TASK DETAILS: In the records below, begin at the line containing "output wire [STRB_WD-1:0]" and end at the line containing "set_input_delay 1.6580 -clock"; quote every line in that span exactly, including both boundary lines, and no others.

(PROVIDED DATA Opens)

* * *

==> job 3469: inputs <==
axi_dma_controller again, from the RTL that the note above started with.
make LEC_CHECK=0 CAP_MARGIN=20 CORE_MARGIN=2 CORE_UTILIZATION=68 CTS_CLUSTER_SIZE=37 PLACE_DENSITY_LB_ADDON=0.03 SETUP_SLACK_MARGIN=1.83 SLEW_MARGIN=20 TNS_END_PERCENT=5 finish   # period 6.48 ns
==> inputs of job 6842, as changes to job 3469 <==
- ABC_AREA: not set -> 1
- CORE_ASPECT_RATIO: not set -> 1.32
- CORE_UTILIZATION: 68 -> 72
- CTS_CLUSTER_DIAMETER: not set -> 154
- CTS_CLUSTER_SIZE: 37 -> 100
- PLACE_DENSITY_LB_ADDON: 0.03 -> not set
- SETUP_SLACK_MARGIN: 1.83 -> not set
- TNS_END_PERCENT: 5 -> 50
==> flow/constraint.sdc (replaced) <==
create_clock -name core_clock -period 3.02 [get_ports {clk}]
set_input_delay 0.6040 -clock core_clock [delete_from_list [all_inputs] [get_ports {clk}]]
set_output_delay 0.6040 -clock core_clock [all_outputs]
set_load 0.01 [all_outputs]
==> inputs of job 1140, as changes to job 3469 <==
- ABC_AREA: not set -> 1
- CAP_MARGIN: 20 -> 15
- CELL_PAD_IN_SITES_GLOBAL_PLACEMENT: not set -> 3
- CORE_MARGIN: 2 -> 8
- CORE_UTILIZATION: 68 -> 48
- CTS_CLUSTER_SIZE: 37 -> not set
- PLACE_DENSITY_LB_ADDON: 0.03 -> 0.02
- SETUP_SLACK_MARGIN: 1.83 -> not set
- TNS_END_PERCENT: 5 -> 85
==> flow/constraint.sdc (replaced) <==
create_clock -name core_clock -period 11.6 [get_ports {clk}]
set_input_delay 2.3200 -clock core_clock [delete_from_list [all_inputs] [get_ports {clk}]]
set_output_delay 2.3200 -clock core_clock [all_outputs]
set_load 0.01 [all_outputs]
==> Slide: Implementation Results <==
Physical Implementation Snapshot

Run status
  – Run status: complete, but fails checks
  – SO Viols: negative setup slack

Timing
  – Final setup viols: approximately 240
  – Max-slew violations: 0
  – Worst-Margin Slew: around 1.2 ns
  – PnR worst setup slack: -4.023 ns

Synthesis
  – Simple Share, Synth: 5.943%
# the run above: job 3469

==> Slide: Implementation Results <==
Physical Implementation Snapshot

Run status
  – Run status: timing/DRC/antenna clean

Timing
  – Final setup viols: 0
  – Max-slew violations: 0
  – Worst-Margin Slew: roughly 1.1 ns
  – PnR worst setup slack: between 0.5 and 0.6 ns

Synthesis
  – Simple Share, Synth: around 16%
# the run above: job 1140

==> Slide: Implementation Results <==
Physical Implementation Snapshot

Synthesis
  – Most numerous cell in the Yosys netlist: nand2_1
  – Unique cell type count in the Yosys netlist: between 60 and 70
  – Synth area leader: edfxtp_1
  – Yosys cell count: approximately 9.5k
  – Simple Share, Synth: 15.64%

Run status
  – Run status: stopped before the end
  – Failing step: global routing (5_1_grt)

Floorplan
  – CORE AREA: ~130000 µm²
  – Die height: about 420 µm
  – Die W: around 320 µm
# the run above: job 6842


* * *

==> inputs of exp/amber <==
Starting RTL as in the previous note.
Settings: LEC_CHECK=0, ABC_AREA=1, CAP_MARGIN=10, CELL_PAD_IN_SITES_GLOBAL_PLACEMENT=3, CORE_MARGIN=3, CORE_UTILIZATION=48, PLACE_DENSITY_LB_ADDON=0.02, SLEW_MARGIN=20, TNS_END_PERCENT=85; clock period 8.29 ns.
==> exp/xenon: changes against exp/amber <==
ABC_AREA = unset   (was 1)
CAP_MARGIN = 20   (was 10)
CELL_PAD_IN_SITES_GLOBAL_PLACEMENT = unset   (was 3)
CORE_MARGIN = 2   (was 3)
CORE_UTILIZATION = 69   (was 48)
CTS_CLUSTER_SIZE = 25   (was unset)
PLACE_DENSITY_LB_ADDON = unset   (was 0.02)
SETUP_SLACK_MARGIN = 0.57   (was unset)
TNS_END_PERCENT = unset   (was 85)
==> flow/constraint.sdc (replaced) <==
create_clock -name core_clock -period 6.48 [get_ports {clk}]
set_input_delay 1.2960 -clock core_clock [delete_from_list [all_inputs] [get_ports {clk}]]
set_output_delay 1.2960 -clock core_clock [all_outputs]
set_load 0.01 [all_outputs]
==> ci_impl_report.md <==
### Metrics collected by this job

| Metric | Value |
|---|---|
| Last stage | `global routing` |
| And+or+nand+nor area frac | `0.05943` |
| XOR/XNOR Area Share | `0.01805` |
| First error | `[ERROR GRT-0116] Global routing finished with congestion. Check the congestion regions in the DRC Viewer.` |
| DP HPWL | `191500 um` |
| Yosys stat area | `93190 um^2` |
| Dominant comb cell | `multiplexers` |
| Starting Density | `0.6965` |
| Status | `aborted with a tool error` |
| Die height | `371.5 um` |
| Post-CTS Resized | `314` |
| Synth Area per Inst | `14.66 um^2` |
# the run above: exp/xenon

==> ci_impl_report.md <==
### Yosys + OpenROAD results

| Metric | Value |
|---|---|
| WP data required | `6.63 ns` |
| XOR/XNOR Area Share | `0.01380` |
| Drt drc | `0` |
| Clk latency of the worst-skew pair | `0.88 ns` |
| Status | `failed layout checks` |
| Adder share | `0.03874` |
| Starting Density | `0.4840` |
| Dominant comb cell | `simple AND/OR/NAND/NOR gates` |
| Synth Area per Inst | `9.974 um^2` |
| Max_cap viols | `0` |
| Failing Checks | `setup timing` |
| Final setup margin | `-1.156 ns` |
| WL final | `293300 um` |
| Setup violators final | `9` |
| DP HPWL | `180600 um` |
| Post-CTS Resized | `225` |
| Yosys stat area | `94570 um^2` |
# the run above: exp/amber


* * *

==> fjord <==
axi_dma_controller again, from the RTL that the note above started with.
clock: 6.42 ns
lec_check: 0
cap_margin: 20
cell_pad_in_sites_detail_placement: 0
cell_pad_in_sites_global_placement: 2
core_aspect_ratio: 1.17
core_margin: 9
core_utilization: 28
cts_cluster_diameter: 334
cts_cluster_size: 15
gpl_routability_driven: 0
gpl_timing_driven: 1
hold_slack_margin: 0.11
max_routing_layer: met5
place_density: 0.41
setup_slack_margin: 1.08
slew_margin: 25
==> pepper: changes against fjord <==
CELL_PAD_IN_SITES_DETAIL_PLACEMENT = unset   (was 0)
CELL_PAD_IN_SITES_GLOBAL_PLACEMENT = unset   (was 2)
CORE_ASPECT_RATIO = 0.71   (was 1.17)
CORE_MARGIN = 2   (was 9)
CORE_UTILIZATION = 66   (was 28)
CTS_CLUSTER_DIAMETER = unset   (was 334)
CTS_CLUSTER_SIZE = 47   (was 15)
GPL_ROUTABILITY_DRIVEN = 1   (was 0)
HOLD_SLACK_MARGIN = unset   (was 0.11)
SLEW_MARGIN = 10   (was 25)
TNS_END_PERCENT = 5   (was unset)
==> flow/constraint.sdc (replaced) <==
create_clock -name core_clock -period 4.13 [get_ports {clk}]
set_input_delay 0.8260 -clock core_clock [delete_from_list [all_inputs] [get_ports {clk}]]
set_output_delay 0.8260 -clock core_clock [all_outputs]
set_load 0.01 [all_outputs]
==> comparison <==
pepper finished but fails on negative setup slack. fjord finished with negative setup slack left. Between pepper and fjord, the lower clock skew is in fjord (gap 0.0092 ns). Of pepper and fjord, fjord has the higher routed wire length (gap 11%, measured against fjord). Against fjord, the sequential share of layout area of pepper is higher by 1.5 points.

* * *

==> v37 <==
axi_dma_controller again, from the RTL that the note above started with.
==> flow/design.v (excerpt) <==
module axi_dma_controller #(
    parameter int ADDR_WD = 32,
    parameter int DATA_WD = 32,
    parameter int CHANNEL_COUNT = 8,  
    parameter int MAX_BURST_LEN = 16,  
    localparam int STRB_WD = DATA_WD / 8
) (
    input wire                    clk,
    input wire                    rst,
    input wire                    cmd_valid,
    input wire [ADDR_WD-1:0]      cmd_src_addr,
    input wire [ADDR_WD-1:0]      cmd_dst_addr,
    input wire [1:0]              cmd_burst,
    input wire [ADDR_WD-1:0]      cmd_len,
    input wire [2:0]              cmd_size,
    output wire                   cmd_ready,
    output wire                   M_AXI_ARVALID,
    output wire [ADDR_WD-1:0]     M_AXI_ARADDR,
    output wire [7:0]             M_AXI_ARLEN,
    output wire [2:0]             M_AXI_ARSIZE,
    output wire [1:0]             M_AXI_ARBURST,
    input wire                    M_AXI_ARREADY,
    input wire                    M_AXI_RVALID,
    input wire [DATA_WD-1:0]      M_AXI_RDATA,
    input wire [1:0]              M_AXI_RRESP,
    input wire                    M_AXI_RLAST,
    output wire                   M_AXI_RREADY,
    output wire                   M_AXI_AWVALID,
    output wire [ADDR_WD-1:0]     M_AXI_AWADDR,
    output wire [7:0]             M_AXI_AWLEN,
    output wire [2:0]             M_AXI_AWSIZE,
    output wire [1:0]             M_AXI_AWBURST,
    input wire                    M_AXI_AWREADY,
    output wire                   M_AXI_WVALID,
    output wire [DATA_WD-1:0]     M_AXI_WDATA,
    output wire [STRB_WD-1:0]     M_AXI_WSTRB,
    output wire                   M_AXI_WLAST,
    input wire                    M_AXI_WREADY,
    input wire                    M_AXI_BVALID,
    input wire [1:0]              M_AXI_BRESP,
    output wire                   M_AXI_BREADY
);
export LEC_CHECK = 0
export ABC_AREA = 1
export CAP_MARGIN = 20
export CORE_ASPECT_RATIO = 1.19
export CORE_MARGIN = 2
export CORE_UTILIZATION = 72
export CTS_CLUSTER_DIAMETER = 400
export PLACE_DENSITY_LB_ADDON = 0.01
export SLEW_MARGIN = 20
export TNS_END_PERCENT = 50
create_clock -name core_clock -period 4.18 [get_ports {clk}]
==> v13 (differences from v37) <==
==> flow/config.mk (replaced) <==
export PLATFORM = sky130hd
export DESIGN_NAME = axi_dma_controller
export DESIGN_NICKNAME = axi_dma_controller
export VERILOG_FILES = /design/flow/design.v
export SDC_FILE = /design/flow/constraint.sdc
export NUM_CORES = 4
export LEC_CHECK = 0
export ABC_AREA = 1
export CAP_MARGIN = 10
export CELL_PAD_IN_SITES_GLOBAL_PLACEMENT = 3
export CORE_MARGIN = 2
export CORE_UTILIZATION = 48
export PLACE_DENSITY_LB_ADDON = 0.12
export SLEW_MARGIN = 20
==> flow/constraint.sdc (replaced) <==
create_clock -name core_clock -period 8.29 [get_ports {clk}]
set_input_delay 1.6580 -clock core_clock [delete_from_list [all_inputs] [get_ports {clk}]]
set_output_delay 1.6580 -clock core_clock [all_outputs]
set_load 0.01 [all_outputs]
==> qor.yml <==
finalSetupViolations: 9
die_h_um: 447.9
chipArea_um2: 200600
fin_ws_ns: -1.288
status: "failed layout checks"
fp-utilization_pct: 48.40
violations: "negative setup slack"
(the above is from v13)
// adaptive_pe
module adaptive_pe #(
    parameter integer MAX_WIDTH = 64,
    parameter integer MAX_ACC_WIDTH = 20   
)(
    input  wire                         clk,
    input  wire                         reset,
    input  wire                         ce,
    input  wire                         accumulate,
    input  wire                         test_mode,
    input  wire [2:0]                   precision_mode,
    input  wire [MAX_WIDTH-1:0]         weight_in,
    input  wire [MAX_WIDTH-1:0]         activation_in,
    input  wire [MAX_WIDTH-1:0]         mask_in,
    output reg  [MAX_ACC_WIDTH-1:0]     accumulated_sum,
    output wire                         clock_gated,
    output wire                         computation_skipped,
    output wire [2:0]                   active_precision   
);
Size in the first run: about 230 I/O pins.
export LEC_CHECK = 0
export CAP_MARGIN = 20
export CORE_MARGIN = 2
export CORE_UTILIZATION = 72
export CTS_CLUSTER_DIAMETER = 215
export CTS_CLUSTER_SIZE = 41
export PLACE_DENSITY = 0.36
export SLEW_MARGIN = 20
create_clock -name core_clock -period 11.5 [get_ports {clk}]
run.sh (not shown) runs the stock make flow with config.mk's settings and CLKGATE_MAP_FILE=.
The starting point aborted during global routing (5_1_grt).
## try-amber
## piped_wallace_mult
module piped_wallace_mult(
    input wire clock, reset,
    input wire [15:0] x,y,
    output reg [31:0] prod
);
Size: roughly 340 flip-flops.
clock: 2.8 ns
lec_check: 0
abc_area: 1
cap_margin: 20
cell_pad_in_sites_global_placement: 3
core_margin: 6
core_utilization: 53
cts_cluster_diameter: 136
cts_cluster_size: 36
gpl_timing_driven: 1
hold_slack_margin: 0.09
min_routing_layer: met2
place_density: 0.42
setup_slack_margin: 0.5
slew_margin: 15
run.sh (not shown) runs the stock make flow with config.mk's settings and CLKGATE_MAP_FILE=.
try-amber did not finish; the tool stopped in 3_1_place_gp_skip_io with error GPL-0301.
Input-level comparison between try-ember and try-amber:
- a deleted MIN_ROUTING_LAYER that had been met2
- a deleted CTS_CLUSTER_DIAMETER that had been 136
- a change of CORE_MARGIN from 6 to 2
- a deleted PLACE_DENSITY that had been 0.42
- a change of CORE_UTILIZATION from 53 to 68
- a deleted CELL_PAD_IN_SITES_GLOBAL_PLACEMENT that had been 3
- a change of CTS_CLUSTER_SIZE from 36 to 46
- a change of HOLD_SLACK_MARGIN from 0.09 to 0.24
- a change of SLEW_MARGIN from 15 to 20
- a deleted SETUP_SLACK_MARGIN that had been 0.5
- an added TNS_END_PERCENT of 30
- a change of the clock period (ns, I/O delays scaled along) from 2.8 to 1.14
==> results <==
try-ember got as far as 5_1_grt, where a tool error ended the run.
Total number of placement rows: try-ember < try-amber
Re area of the mapped netlist: no difference whatsoever between try-amber and try-ember.
From try-ember to try-amber, count of flip-flops with a built-in enable after synthesis did not move at all.
Starting density of the core was lower in the run labelled try-amber.
Cmp try-ember vs try-amber: overall die area lower in try-ember
Input changes introduced in try-willow (baseline for comparison: try-ember):
- a deleted HOLD_SLACK_MARGIN that had been 0.24
- an added PLACE_DENSITY of 0.82
- a change of CORE_UTILIZATION from 68 to 69
- a change of ABC_AREA from 1 to 0
- a change of the clock period (ns, I/O delays scaled along) from 1.14 to 2.3
### Flow results
Although it ran to completion, try-willow produced a layout that fails the final checks because of setup timing.
Cmp try-ember and try-willow / HPWL reported at the end of detailed placement / higher: try-ember
[compare] base=try-ember new=try-willow: unique cell type count in the Yosys netlist increased by about 170% relative to the old numbers, xor and xnor fraction of the mapped netlist area increased by 0.38 points relative to the old numbers, worst slack at placement increased by 830 ps relative to the old numbers, sequential area share after synthesis increased by 1.9 points relative to the old numbers.
In the tables for try-ember and try-willow, number of buffers inserted by hold repair at cts reads higher with try-ember.

========
== oak ==
Starting RTL as in the previous note.
// piped_wallace_mult
module piped_wallace_mult(
    input wire clock, reset,
    input wire [15:0] x,y,
    output reg [31:0] prod
);
clock: 2.69 ns
lec_check: 0
abc_area: 0
cap_margin: 35
cell_pad_in_sites_detail_placement: 1
core_margin: 2
core_utilization: 17
cts_cluster_size: 50
gpl_timing_driven: 0
min_routing_layer: met2
place_density_lb_addon: 0.23
slew_margin: 20
tns_end_percent: 30
oak: all stages complete, timing, DRC and antenna checks passed
===== design.v =====
module AHBDCD(
  input wire [31:0] HADDR,
  output wire HSEL_S0,
  output wire HSEL_S1,
  output wire HSEL_S2,
  output wire HSEL_S3,
  output wire HSEL_S4,
  output wire HSEL_S5,
  output wire HSEL_S6,
  output wire HSEL_S7,
  output wire HSEL_S8,
  output wire HSEL_S9,
  output wire HSEL_NOMAP,
  output reg [3:0] MUX_SEL
    );
reg [15:0] dec;
assign HSEL_S0 = dec[0];    
assign HSEL_S1 = dec[1];    
assign HSEL_S2 = dec[2];    
assign HSEL_S3 = dec[3];    
assign HSEL_S4 = dec[4];    
assign HSEL_S5 = dec[5];    
assign HSEL_S6 = dec[6];    
assign HSEL_S7 = dec[7];    
assign HSEL_S8 = dec[8];    
assign HSEL_S9 = dec[9];    
assign HSEL_NOMAP = dec[15];  
always@*
begin
  case(HADDR[31:24])
    8'h00: 						 
      begin
        dec = 16'b0000_0000_00000001;
        MUX_SEL = 4'b0000;
      end
    8'h50: 						 
      begin
        dec = 16'b0000_0000_0000_0010;
        MUX_SEL = 4'b0001;
      end
    8'h51: 						 
      begin
        dec =16'b0000_0000_0000_0100;
        MUX_SEL = 4'b0010;
      end   
    8'h52:  					 
      begin
        dec = 16'b0000_0000_0000_1000;
        MUX_SEL = 4'b0011;
      end
    8'h53: 						 
      begin
        dec = 16'b0000_0000_0001_0000;
        MUX_SEL = 4'b0100;
      end
    8'h54:						 
      begin
        dec = 16'b0000_0000_0010_0000;
        MUX_SEL = 4'b0101;
      end
    8'h55:						 
      begin
        dec = 16'b0000_0000_0100_0000;
        MUX_SEL = 4'b0110;
      end
    8'h56:						 
      begin
        dec = 16'b0000_0000_1000_0000;
        MUX_SEL = 4'b0111;
      end
    8'h57: 						 
      begin
        dec = 16'b0000_0001_0000_0000;
        MUX_SEL = 4'b1000;
      end
    8'h58:						 
      begin
        dec = 16'b0000_0010_0000_0000;
        MUX_SEL = 4'b1001;
      end
    default:  
      begin
        dec = 16'b1000_0000_00000000;
        MUX_SEL = 4'b1111;
      end
  endcase
end
endmodule
## flow/config.mk

```make
export PLATFORM = sky130hd
export DESIGN_NAME = ifft_top
export DESIGN_NICKNAME = ifft_top
export VERILOG_FILES = /design/flow/design.v
export SDC_FILE = /design/flow/constraint.sdc
export NUM_CORES = 4
export LEC_CHECK = 0
export CAP_MARGIN = 20
export CORE_MARGIN = 2
export CORE_UTILIZATION = 40
export SLEW_MARGIN = 20
```

## flow/constraint.sdc

```tcl
create_clock -name core_clock -period 13.6 [get_ports {clk}]
set_input_delay 2.7200 -clock core_clock [delete_from_list [all_inputs] [get_ports {clk}]]
set_output_delay 2.7200 -clock core_clock [all_outputs]
set_load 0.01 [all_outputs]
```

(PROVIDED DATA Closes)

RESPONSE TO THE EXERCISE:
    output wire [STRB_WD-1:0]     M_AXI_WSTRB,
    output wire                   M_AXI_WLAST,
    input wire                    M_AXI_WREADY,
    input wire                    M_AXI_BVALID,
    input wire [1:0]              M_AXI_BRESP,
    output wire                   M_AXI_BREADY
);
export LEC_CHECK = 0
export ABC_AREA = 1
export CAP_MARGIN = 20
export CORE_ASPECT_RATIO = 1.19
export CORE_MARGIN = 2
export CORE_UTILIZATION = 72
export CTS_CLUSTER_DIAMETER = 400
export PLACE_DENSITY_LB_ADDON = 0.01
export SLEW_MARGIN = 20
export TNS_END_PERCENT = 50
create_clock -name core_clock -period 4.18 [get_ports {clk}]
==> v13 (differences from v37) <==
==> flow/config.mk (replaced) <==
export PLATFORM = sky130hd
export DESIGN_NAME = axi_dma_controller
export DESIGN_NICKNAME = axi_dma_controller
export VERILOG_FILES = /design/flow/design.v
export SDC_FILE = /design/flow/constraint.sdc
export NUM_CORES = 4
export LEC_CHECK = 0
export ABC_AREA = 1
export CAP_MARGIN = 10
export CELL_PAD_IN_SITES_GLOBAL_PLACEMENT = 3
export CORE_MARGIN = 2
export CORE_UTILIZATION = 48
export PLACE_DENSITY_LB_ADDON = 0.12
export SLEW_MARGIN = 20
==> flow/constraint.sdc (replaced) <==
create_clock -name core_clock -period 8.29 [get_ports {clk}]
set_input_delay 1.6580 -clock core_clock [delete_from_list [all_inputs] [get_ports {clk}]]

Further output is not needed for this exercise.